───── GIVEN RECORDS
Background: an optimization exercise with open tools, aiming at small area, a short achievable clock period and few clock cycles per item. Do not read the settings as production practice.
Function was not checked in any run shown here: the RTL went through the layout flow alone.
Power figures rest on the tool's default switching activity, not on a simulated workload.

## flow/design.v (module list and top-level ports; edited modules follow where they fit)
// module wide_add_seq_yx: 7 lines
// module wide_add_seq_px: 7 lines
// module wide_add_seq_gx: 7 lines
// module wide_add_seq_grp: 12 lines
// module wide_add_seq_cla: 17 lines
// module wide_add_seq_sx: 9 lines
// module wide_add_seq_n00: 8 lines
// module wide_add_seq_n00p: 11 lines
// module wide_add_seq_n01: 8 lines
// module wide_add_seq_n10: 8 lines
// module wide_add_seq_n11: 8 lines
// module wide_add_seq_n11p: 11 lines
// module wide_add_seq: 1775 lines
module wide_add_seq #(
  parameter int DATA_W = wide_add_seq_pkg::DATA_W_DEF,
  parameter int K      = wide_add_seq_pkg::SLICE_W
) (
  input  logic              clk,
  input  logic              reset,
  input  logic              start,
  input  logic              sub,
  input  logic [DATA_W-1:0] a,
  input  logic [DATA_W-1:0] b,
  output logic              busy,
  output logic              done,
  output logic [DATA_W-1:0] s,
  output logic              c_out
);
  // ...
==> flow/flow/run.sh <==
#!/bin/bash
# Own flow: the standard layout, with every port buffered by the
# smallest buffer (sky130_fd_sc_hd__buf_1) instead of the resizer's default,
# and timing repair asked to leave a large setup margin so that it shortens
# the adder's critical path (the clock and constraints are unchanged).
set -euo pipefail
bash standard.sh BUFFER_PORTS_ARGS="-buffer_cell sky130_fd_sc_hd__buf_1" \
  SETUP_SLACK_MARGIN=20 TNS_END_PERCENT=0 finish > standard_flow.log 2>&1
==> flow/standard.sh <==
#!/bin/bash
# synth_recipe.tcl (not shown) runs the flow's synth.tcl, then flattens the netlist and writes it again
# the make line also repeats each setting of config.mk as NAME=value (left out here)
make -C /OpenROAD-flow-scripts/flow DESIGN_CONFIG=/design/flow/config.mk WORK_HOME=/design/flow/orfs CLKGATE_MAP_FILE= SYNTH_SCRIPT=/design/flow/synth_recipe.tcl "${@:-finish}"
==> flow/config.mk <==
export PLATFORM = sky130hd
export DESIGN_NAME = wide_add_seq
export DESIGN_NICKNAME = wide_add_seq
export VERILOG_FILES = /design/flow/design.v
export SDC_FILE = /design/flow/constraint.sdc
export NUM_CORES = 4
export LEC_CHECK = 0
export CAP_MARGIN = 20
export CORE_MARGIN = 2
export CORE_UTILIZATION = 40
export SLEW_MARGIN = 20
export SYNTH_HIERARCHICAL = 1
==> flow/constraint.sdc <==
create_clock -name core_clock -period 28.0 [get_ports {clk}]
set_input_delay 5.6000 -clock core_clock [delete_from_list [all_inputs] [get_ports {clk}]]
set_output_delay 5.6000 -clock core_clock [all_outputs]
set_load 0.01 [all_outputs]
──────────
» **REQUIREMENT**
Return every line of the data above in which "finish" appears.

» **YOUR SOLUTION**
  SETUP_SLACK_MARGIN=20 TNS_END_PERCENT=0 finish > standard_flow.log 2>&1
make -C /OpenROAD-flow-scripts/flow DESIGN_CONFIG=/design/flow/config.mk WORK_HOME=/design/flow/orfs CLKGATE_MAP_FILE= SYNTH_SCRIPT=/design/flow/synth_recipe.tcl "${@:-finish}"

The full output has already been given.